Economists says expanding GST would help poor
Published Friday, February 24, 2012 8:52PM EST
Top economists say expanding the GST to include items like books, medicine and food would boost revenue by $39 billion annually, and lead to better savings and services for Canada's poor.
Jack Mintz, of the University of Calgary's School of Public Policy, and Michael Smart, of the University of Toronto, say the federal government needs to overhaul its sales tax system.
Smart was commissioned by the School of Public Policy to write a report on the GST.
"Jack and I felt it was time to take a look at the way we designed the GST system, which is now in its 21st year," Smart told CTV's Power Play on Friday.
"Economists have always understood that the GST was not a perfectly designed tax when it came in," he added. "Now that more and more provinces are adopting the same base for their own provincial sales taxes, it's more and more important that we get that right."

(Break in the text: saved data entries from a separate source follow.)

[src/common/booth_pkg.sv]
//####################################################################
// Shared types and defaults for the radix-2 Booth multiplier
//####################################################################

package booth_pkg;

    // operand width used when the top level is not overridden
    parameter int BOOTH_WIDTH = 16;

    // what happens to the accumulator before the shift
    typedef enum logic [1:0] {
        BOOTH_NONE = 2'b00,
        BOOTH_ADD  = 2'b01,
        BOOTH_SUB  = 2'b10
    } booth_op_e;

    typedef enum logic {
        ST_IDLE = 1'b0,
        ST_RUN  = 1'b1
    } ctrl_state_e;

    // bits is {q[0], q_extra}
    function automatic booth_op_e booth_recode(input logic [1:0] bits);
        booth_op_e op;
        case (bits)
            2'b10:   op = BOOTH_SUB;
            2'b01:   op = BOOTH_ADD;
            default: op = BOOTH_NONE;
        endcase
        return op;
    endfunction

endpackage

[src/common/booth_ctrl_if.sv]
//####################################################################
// Control and status bundle between the Booth controller and datapath
//####################################################################

`timescale 1ns/1ps

interface booth_ctrl_if
    import booth_pkg::*;
();

    // strobes from the controller, levels sampled on the next edge
    logic      load;
    logic      step;
    booth_op_e op;
    logic      count_en;

    // status back from the datapath
    logic [1:0] booth_bits;
    logic       count_done;

    // controller side
    modport ctrl (
        output load,
        output step,
        output op,
        output count_en,
        input  booth_bits,
        input  count_done
    );

    // datapath side
    modport dp (
        input  load,
        input  step,
        input  op,
        input  count_en,
        output booth_bits,
        output count_done
    );

endinterface

[src/hw/booth_mul/booth_ctrl.sv]
//####################################################################
// Two-state controller for the sequential Booth multiplier
// sequences operand load, the Booth steps and the ready pulse
//####################################################################

`timescale 1ns/1ps

module booth_ctrl
    import booth_pkg::*;
#(
    parameter int WIDTH = BOOTH_WIDTH
) (
    input  logic         clk,
    input  logic         rst,
    input  logic         start,
    output logic         ready,
    booth_ctrl_if.ctrl   cif
);

    ctrl_state_e state;
    ctrl_state_e next_state;

    // high in the cycle where the counter has just run out
    logic run_finish;

    always_ff @(posedge clk or negedge rst) begin
        if (!rst) begin
            state <= ST_IDLE;
        end else begin
            state <= next_state;
        end
    end

    // next state and datapath strobes
    always_comb begin
        next_state   = state;
        cif.load     = 1'b0;
        cif.step     = 1'b0;
        cif.count_en = 1'b0;
        cif.op       = BOOTH_NONE;
        run_finish   = 1'b0;

        case (state)
            ST_IDLE: begin
                // start is only looked at here
                if (start) begin
                    next_state   = ST_RUN;
                    cif.load     = 1'b1;
                    cif.step     = 1'b0;
                    cif.count_en = 1'b0;
                    cif.op       = BOOTH_NONE;
                end else begin
                    next_state   = ST_IDLE;
                    cif.load     = 1'b0;
                    cif.step     = 1'b0;
                    cif.count_en = 1'b0;
                    cif.op       = BOOTH_NONE;
                end
                run_finish = 1'b0;
            end

            ST_RUN: begin
                cif.load = 1'b0;
                if (cif.count_done) begin
                    // all steps taken, product is final
                    next_state   = ST_IDLE;
                    cif.step     = 1'b0;
                    cif.count_en = 1'b0;
                    cif.op       = BOOTH_NONE;
                    run_finish   = 1'b1;
                end else begin
                    next_state   = ST_RUN;
                    cif.step     = 1'b1;
                    cif.count_en = 1'b1;
                    cif.op       = booth_recode(cif.booth_bits);
                    run_finish   = 1'b0;
                end
            end

            default: begin
                next_state   = ST_IDLE;
                cif.load     = 1'b0;
                cif.step     = 1'b0;
                cif.count_en = 1'b0;
                cif.op       = BOOTH_NONE;
                run_finish   = 1'b0;
            end
        endcase
    end

    // ready pulses for one cycle as the state returns to idle
    always_ff @(posedge clk or negedge rst) begin
        if (!rst) begin
            ready <= 1'b0;
        end else begin
            ready <= run_finish;
        end
    end

endmodule

[src/hw/booth_mul/booth_datapath.sv]
//####################################################################
// Booth multiplier datapath with A, Q and M registers, add/subtract,
// arithmetic right shift and the step counter
//####################################################################

`timescale 1ns/1ps

module booth_datapath
    import booth_pkg::*;
#(
    parameter int WIDTH = BOOTH_WIDTH
) (
    input  logic                    clk,
    input  logic                    rst,
    input  logic signed [WIDTH-1:0] multiplicand,
    input  logic signed [WIDTH-1:0] multiplier,
    output logic signed [2*WIDTH-1:0] product,
    booth_ctrl_if.dp                dif
);

    // counter has to hold the value WIDTH itself
    localparam int CNT_W = $clog2(WIDTH + 1);

    logic signed [WIDTH-1:0] m_reg;
    logic signed [WIDTH-1:0] a_reg;
    logic        [WIDTH-1:0] q_reg;
    logic                    q_extra;
    logic        [CNT_W-1:0] count;

    // one extra bit so that A - M with M at its minimum keeps its sign
    logic signed [WIDTH:0] a_ext;
    logic signed [WIDTH:0] m_ext;
    logic signed [WIDTH:0] sum;

    // shifted results
    logic signed [WIDTH-1:0] a_next;
    logic        [WIDTH-1:0] q_next;
    logic                    q_extra_next;

    assign a_ext = {a_reg[WIDTH-1], a_reg};
    assign m_ext = {m_reg[WIDTH-1], m_reg};

    always_comb begin
        case (dif.op)
            BOOTH_ADD: sum = a_ext + m_ext;
            BOOTH_SUB: sum = a_ext - m_ext;
            default:   sum = a_ext;
        endcase
    end

    // arithmetic shift of {sum, q, extra} by one
    // sum[WIDTH] carries the true sign into A
    always_comb begin
        a_next       = sum[WIDTH:1];
        q_next       = {sum[0], q_reg[WIDTH-1:1]};
        q_extra_next = q_reg[0];
    end

    // multiplicand only changes on load
    always_ff @(posedge clk or negedge rst) begin
        if (!rst) begin
            m_reg <= '0;
        end else if (dif.load) begin
            m_reg <= multiplicand;
        end
    end

    // accumulator and multiplier shift register
    always_ff @(posedge clk or negedge rst) begin
        if (!rst) begin
            a_reg   <= '0;
            q_reg   <= '0;
            q_extra <= 1'b0;
        end else if (dif.load) begin
            a_reg   <= '0;
            q_reg   <= multiplier;
            q_extra <= 1'b0;
        end else if (dif.step) begin
            a_reg   <= a_next;
            q_reg   <= q_next;
            q_extra <= q_extra_next;
        end
    end

    // steps left in the current run
    always_ff @(posedge clk or negedge rst) begin
        if (!rst) begin
            count <= '0;
        end else if (dif.load) begin
            count <= CNT_W'(WIDTH);
        end else if (dif.count_en) begin
            count <= count - 1'b1;
        end
    end

    // status for the controller
    assign dif.booth_bits = {q_reg[0], q_extra};
    assign dif.count_done = (count == '0);

    // product sits in {A, Q} once the last shift is done
    assign product = {a_reg, q_reg};

endmodule

[src/hw/booth_mul_top.sv]
//####################################################################
// Top level of the 16-bit signed sequential Booth multiplier
//####################################################################

`timescale 1ns/1ps

module booth_mul_top
    import booth_pkg::*;
#(
    parameter int WIDTH = BOOTH_WIDTH
) (
    input  logic                      clk,
    input  logic                      rst,
    input  logic                      start,
    input  logic signed [WIDTH-1:0]   multiplicand,
    input  logic signed [WIDTH-1:0]   multiplier,
    output logic signed [2*WIDTH-1:0] product,
    output logic                      ready
);

    // strobes and status between the two halves
    booth_ctrl_if ctrl_bus ();

    booth_ctrl #(
        .WIDTH (WIDTH)
    ) u_ctrl (
        .clk   (clk),
        .rst   (rst),
        .start (start),
        .ready (ready),
        .cif   (ctrl_bus.ctrl)
    );

    booth_datapath #(
        .WIDTH (WIDTH)
    ) u_datapath (
        .clk          (clk),
        .rst          (rst),
        .multiplicand (multiplicand),
        .multiplier   (multiplier),
        .product      (product),
        .dif          (ctrl_bus.dp)
    );

endmodule

[config.mk]
export PLATFORM = sky130hd
export DESIGN_NAME = booth_mul_top
export DESIGN_NICKNAME = d
export VERILOG_FILES = /design/src/common/booth_pkg.sv /design/src/common/booth_ctrl_if.sv /design/src/hw/booth_mul/booth_ctrl.sv /design/src/hw/booth_mul/booth_datapath.sv /design/src/hw/booth_mul_top.sv
export SDC_FILE = /design/constraint.sdc
export NUM_CORES = 1
export LEC_CHECK = 0
export BUFFER_PORTS_ARGS = -buffer_cell sky130_fd_sc_hd__buf_4
export CAP_MARGIN = 20
export CORE_MARGIN = 3
export CORE_UTILIZATION = 35
export CTS_CLUSTER_SIZE = 16
export DETAILED_ROUTE_END_ITERATION = 8
export GPL_TIMING_DRIVEN = 0
export PLACE_DENSITY = 0.56
export SLEW_MARGIN = 20
export SYNTH_ARGS = -nofsm -noshare
export SYNTH_HDL_FRONTEND = slang
export SYNTH_SLANG_ARGS = --single-unit
[constraint.sdc]
create_clock -name clk -period 10 [get_ports clk]
set_clock_uncertainty 0.1 [all_clocks]
set_input_delay 1 -clock clk [delete_from_list [all_inputs] [get_ports clk]]
set_output_delay 1 -clock clk [all_outputs]
set_load 0.01 [all_outputs]
== Word level (Yosys, flattened, before mapping) ==
Index checks and enable logic that the tools add are counted.

* Register bits after elaboration: 56
* Input bits: 35
* Output and inout port bits: 33
* Logic and storage cells: 39

* $add $sub $neg: 3
* Eq/ne operators: 4
* Multiplexer cells: 19
* Bitwise logic cells: 1
* Reductions and logical operators: 4

{| class="wikitable"
|+ Operators by type and width
! kind !! count
|-
| $mux W16 || 4
|-
| $pmux W17 S2 || 1
|-
| $add A16 B16 Y17 || 1
|-
| $sub A16 B16 Y17 || 1
|-
| $mux W5 || 2
|-
| $pmux W1 S2 || 4
|-
| $pmux W2 S2 || 2
|-
| $logic_not A5 Y1 || 1
|-
| $mux W1 || 5
|-
| $sub A5 B1 Y5 const B || 1
|-
| $eq A2 B1 Y1 const B || 2
|-
| $eq A2 B2 Y1 const B || 2
|-
| $reduce_bool A3 Y1 || 1
|-
| $mux W2 || 1
|-
| $reduce_and A2 Y1 || 1
|-
| $reduce_bool A2 Y1 || 1
|-
| $not A1 Y1 || 1
|}

== Logic depth before layout (Yosys ltp) ==
Gate-level depths: netlist (run 1).

* Depth after elaboration: 8
* Mapped depth: 22
* Gate-level depth less buffers: 17

== Hierarchy ==
From an unflattened synthesis (run 1), not the netlist that was laid out.

* Cell total of the unflattened synthesis: 409
* Area total of the unflattened synthesis: 3767.4 um^2

{| class="wikitable"
|+ By module, submodules not included
! module !! instances !! cells an instance !! area each (um^2) !! seq. area each (um^2)
|-
| booth_datapath || 1 || 398 || 3647.2 || 1351.3
|-
| booth_ctrl || 1 || 11 || 120.1 || 50.0
|}

== Worst setup path before layout (run 1) ==
OpenSTA, ideal clock, no wires.

* Path type: reg-to-reg
* Start: register u_datapath.count[0]
* End: register u_datapath.a_reg[15]
* Setup time: 92 ps
* Arrival: 4063 ps
* Required time: 9808 ps
* Path slack: 5745 ps
* Stages on the path, launching flop included: 23
* Path buffers: 5
* Period minus slack after synthesis: 4255 ps
* Cell sequence: dfrtp_1 inv_1 ha_1 nor4b_1 nor2b_1 clkbuf_1 clkbuf_1 buf_1 nand3b_1 inv_1 ha_1 buf_2 buf_1 nor2_1 xnor2_1 ha_1 nand4_1 a211oi_1 nor2_1 or3_1 o211ai_1 xnor2_1 o31ai_2

* Word-level cells in the longest chain between the ends: 7
* Elaborated cells on any way between the ends: 13
* Those cells by class: 2 x eq/ne; 7 x mux; 4 x reduce/logical

{| class="wikitable"
|+ Ends and longest elaborated chain
! element !! RTL line !! RTL
|-
| start: declaration || booth_datapath.sv:28 || <nowiki>logic [CNT_W-1:0] count;</nowiki>
|-
| start signal: assignment || booth_datapath.sv:90 || <nowiki>count <= CNT_W'(WIDTH);</nowiki>
|-
| start signal: assignment || booth_datapath.sv:92 || <nowiki>count <= count - 1'b1;</nowiki>
|-
| $logic_not A5 Y1 * || booth_datapath.sv:98 || <nowiki>assign dif.count_done = (count == '0);</nowiki>
|-
| $mux W2 || booth_ctrl.sv:64 || <nowiki>if (cif.count_done) begin</nowiki>
|-
| $pmux W2 S2 || booth_ctrl.sv:43 || <nowiki>case (state)</nowiki>
|-
| $eq A2 B2 Y1 / $eq A2 B1 Y1 (equally long branches) || booth_datapath.sv:44 || <nowiki>case (dif.op)</nowiki>
|-
| $pmux W17 S2 || booth_datapath.sv:44 ||
|-
| $mux W16 || booth_datapath.sv:78 || <nowiki>end else if (dif.step) begin</nowiki>
|-
| $mux W16 || booth_datapath.sv:74 || <nowiki>end else if (dif.load) begin</nowiki>
|-
| end signal: assignment || booth_datapath.sv:79 || <nowiki>a_reg <= a_next;</nowiki>
|-
| end: declaration || booth_datapath.sv:25 || <nowiki>logic signed [WIDTH-1:0] a_reg;</nowiki>
|}

Every way passes the cells marked *; elsewhere a longest branch is shown, timed or not. The select of a mux whose other input is x is not followed.
A chain may end at the register's enable or synchronous reset.

== Worst setup path in the final report (run 1) ==
Same ends and word-level chain as after synthesis.

==> results.sh, run 1 <==
export IMPL_port_buffers=67
export IMPL_syn_avg_cell_area_um2=8.41
export IMPL_final_common_cell="nand2_1"
export IMPL_design_core_area_um2=9460
export IMPL_ys_seq_area_share_pct=40.2
export IMPL_wl_per_cell_um=15.0
export IMPL_cts_root_buf="clkbuf_8"
export IMPL_arrival_ns=5.57
export IMPL_ys_async_sr_fraction_pct=100
export IMPL_num_rows=35
export IMPL_layout_drive_gt1_share_pct=16.6
export IMPL_synth_nets=471
export IMPL_cts_sinks=56
export IMPL_final_hold_violation_count=0
export IMPL_fin_util_pct=44.8
export IMPL_r2r_cells=22
export IMPL_antenna_found_initial=0
export IMPL_final_nets=545
export IMPL_met1_length_um=4370
export IMPL_post_cts_buffers=0
export IMPL_maxSlewViolCount=0
export IMPL_cts_repair_resized=0
export IMPL_vias_per_cell=5.04
export IMPL_crit_required_ns=10.13
export IMPL_cts_hold_buf=0
export IMPL_drtAntennaViolNets=0
export IMPL_clkTransAtPathRegs_ns=0.11
export IMPL_critPathKind="flip-flop to flip-flop"
export IMPL_hold_path_class="flip-flop to flip-flop"
export IMPL_worst_pin_slew_ns=0.729
export IMPL_critPathLaunchType="flip-flop"
export IMPL_final_cell_mix="nand2_1 (90), buf_4 (67), dfrtp_1 (56)"
export IMPL_grt_max_degree=57
export IMPL_final_setup_viol_count=0
export IMPL_top_layer="met4"
export IMPL_ys_ff_latch=56
export IMPL_first_pass_iters=4
export IMPL_yosys_cell_types_count=43
export IMPL_end_kind="flip-flop"
export IMPL_wl_met3_um=543
export IMPL_fp_dieArea_um2=11200
export IMPL_clock_path_buffers=2
export IMPL_timing_slew_headroom_pct=51.4
export IMPL_synthFlopType="dfrtp_1"
export IMPL_route_vias_total=3113
export IMPL_cts_inserted_buffers=5
export IMPL_wl_met2_um=4330
export IMPL_htreeDepth=2
export IMPL_wl_um=9290
export IMPL_antenna_cells=0
export IMPL_synth_cells=414
export IMPL_overflow=0
export IMPL_path_max_fanout=10
export IMPL_grt_pass1_vias=3158
export IMPL_fin_crit_ns=5.45
export IMPL_syn_to_final_growth_pct=21.7
export IMPL_num_fill_cells=1007
export IMPL_die_width_um=106
export IMPL_max_freq_mhz=184
export IMPL_drv_cap=0
export IMPL_grt_pass1_wl_um=15300
export IMPL_gp_congestion=0.836
export IMPL_route_detailed_drc=0
export IMPL_cts_tree="built"
export IMPL_hold_depth=2
export IMPL_syn_area_um2=3480
export IMPL_die_height_um=106
export IMPL_pin_count=68
export IMPL_insertion_delay_ns=0.31
export IMPL_r2r_slack_ns=4.55
export IMPL_rsz0062_at_grt="false"
export IMPL_dpl_hpwl_um=6940
export IMPL_status="finished clean"
export IMPL_first_iter_violations=135
export IMPL_yosys_warnings=0
export IMPL_tns_ns=0
export IMPL_synth_edff_count=0
export IMPL_finalCritPeriodShare_pct=54.5
export IMPL_track_usage_pct=17.1
export IMPL_start_util_pct=36.8
## stage by stage
step,cell area (um^2),instances,worst slack (ns),hold slack [ns]
floorplan,3480,414,5.74,0.372
finish,4240,618,4.55,0.420
global route,4240,618,4.08,0.454
global placement,4150,610,4.63,0.391
detailed placement,4150,610,4.58,0.393
CTS,4240,618,4.54,0.424
## cells in the mapped netlist (2+ instances only)
| master | number | area, um^2 |
|---|---|---|
| a211oi_1 | 7 | 52.6 |
| nor4_1 | 3 | 18.8 |
| o21ai_0 | 17 | 85.1 |
| inv_1 | 16 | 60.1 |
| nor2b_1 | 3 | 18.8 |
| o21a_1 | 3 | 22.5 |
| a21o_1 | 2 | 15.0 |
| o22ai_1 | 3 | 18.8 |
| nand3_1 | 22 | 110 |
| dfrtp_1 | 56 | 1400 |
| nor2_1 | 26 | 97.6 |
| ha_1 | 21 | 263 |
| xor2_1 | 6 | 52.6 |
| a21oi_1 | 30 | 150 |
| a22oi_1 | 15 | 113 |
| and2_1 | 3 | 18.8 |
| xnor2_1 | 23 | 201 |
| mux2_2 | 2 | 22.5 |
| buf_1 | 6 | 22.5 |
| o211ai_1 | 9 | 67.6 |
| or3_1 | 4 | 25.0 |
| nand2_1 | 90 | 338 |
| o21bai_1 | 2 | 15.0 |
| nand2b_1 | 6 | 37.5 |
| nor3b_1 | 3 | 22.5 |
| clkbuf_1 | 13 | 48.8 |
| nor3_1 | 7 | 35.0 |
## cell families (layout without fill, tap and decap cells)
group / Yosys count / after routing / share of synthesized area [%]
AOI/OAI and AO/OA: 96 / 96 / 17.4
xor gates and xnor gates: 29 / 29 / 7.29
adders and majority gates: 22 / 22 / 8.12
buffers and inverters: 36 / 111 / 3.92
DFF: 56 / 56 / 40.2
muxes: 3 / 3 / 0.934
and+or+nand+nor: 172 / 172 / 22.1
## area by class of cell
cell class | count | area (um^2) | share of cell area (%)
multi-input combinational | 322 | 1950 | 45.9
sequential | 56 | 1400 | 33.1
timing repair buffer | 67 | 503 | 11.9
tap | 129 | 161 | 3.81
buffer | 20 | 76.3 | 1.80
clock buffer | 6 | 72.6 | 1.71
inverter | 16 | 60.1 | 1.42
clock inverter | 2 | 17.5 | 0.413
## final timing paths
| check | from | endpoint |
|---|---|---|
| setup reg to reg | u_datapath.count[0]$_DFFE_PN0P_ | u_datapath.a_reg[15]$_DFFE_PN0P_ |
| hold / removal | u_datapath.q_reg[6]$_DFFE_PN0P_ | u_datapath.q_reg[6]$_DFFE_PN0P_ |
| min in group asynchronous | rst | u_datapath.a_reg[12]$_DFFE_PN0P_ |
| setup / recovery | u_datapath.count[0]$_DFFE_PN0P_ | u_datapath.a_reg[15]$_DFFE_PN0P_ |
| max in group asynchronous | rst | u_datapath.m_reg[1]$_DFFE_PN0P_ |
| hold reg to reg | u_datapath.q_reg[6]$_DFFE_PN0P_ | u_datapath.q_reg[6]$_DFFE_PN0P_ |
## layer usage
| metal | GRT usage, % | up-vias |
|---|---|---|
| met5 | 0 | - |
| met4 | 4.90 | 0 |
| met3 | 2.82 | 4 |
| met2 | 28.6 | 70 |
| met1 | 22.7 | 1449 |
| li1 | - | 1590 |
## critical path, cell delays in order, from the launching register on
cell and delay [ns]:
dfrtp_1 0.40, inv_1 0.07, ha_1 0.19, nor4b_1 0.16
nor2b_1 0.10, clkbuf_1 0.27, clkbuf_1 0.44, buf_1 0.47
nand3b_1 0.19, inv_1 0.09, ha_1 0.13, buf_2 0.23
buf_1 0.45, nor2_1 0.13, xnor2_1 0.16, ha_1 0.38
nand4_1 0.15, a211oi_1 0.33, nor2_1 0.14, or3_1 0.37
o211ai_1 0.11, xnor2_1 0.11, o31ai_2 0.21
Power of run 1 is not shown: default switching activity piles up to over one toggle a cycle in this logic, so the estimate is an artifact.
==> inputs of run 2 (changes only) <==
==> constraint.sdc (replaced) <==
create_clock -name clk -period 5.6 [get_ports clk]
set_clock_uncertainty 0.1 [all_clocks]
set_input_delay 0.56 -clock clk [delete_from_list [all_inputs] [get_ports clk]]
set_output_delay 0.56 -clock clk [all_outputs]
set_load 0.01 [all_outputs]
==> run 2 against run 1 <==
Register-to-register slack got worse by 4.0 ns. Non-clock buffer count unchanged. Fmax increased by 7.1%. Critical path depth unchanged. Sequential share of layout area is essentially flat.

Smart and Mintz looked at the basic numbers of how much revenue the GST was drawing, what portion of economic activity was not being taxed, and what other countries in the world were doing.
In a seeming paradox, they found that taxing the basic necessities of life -- like food and medicine -- could actually be beneficial to helping low-income Canadians.
By taxing more items, the government could then lower the overall GST rate without losing any revenue, and also fund social services and create income-tax breaks to help the poorest Canadians.
"It does tell you just how significant these exemptions are ... and also how unfair they are," Mintz said.
For example, the current food exemption is worth $8 billion. But the economists said that not applying the GST to food is actually an inefficient way to help the poor because it mostly benefits wealthy Canadians.
"Over a third of that value goes to people with families whose income is more than $100,000. So we exempt food to help low-income people, but it's a very costly way of doing it," said Mintz.
Calgary's public policy school commissioned Smart's report, which was released Friday.
Federal politicians have long struggled with the GST, even before it was enacted 21 years ago.
Former prime minister Brian Mulroney tried to soften the blow when he introduced the GST by exempting food. Jean Chretien's Liberals vowed to scrap the tax during the 1993 election, but never did.
Prime Minister Stephen Harper used Canadians' dislike of the tax to his political advantage, cutting it down to five per cent.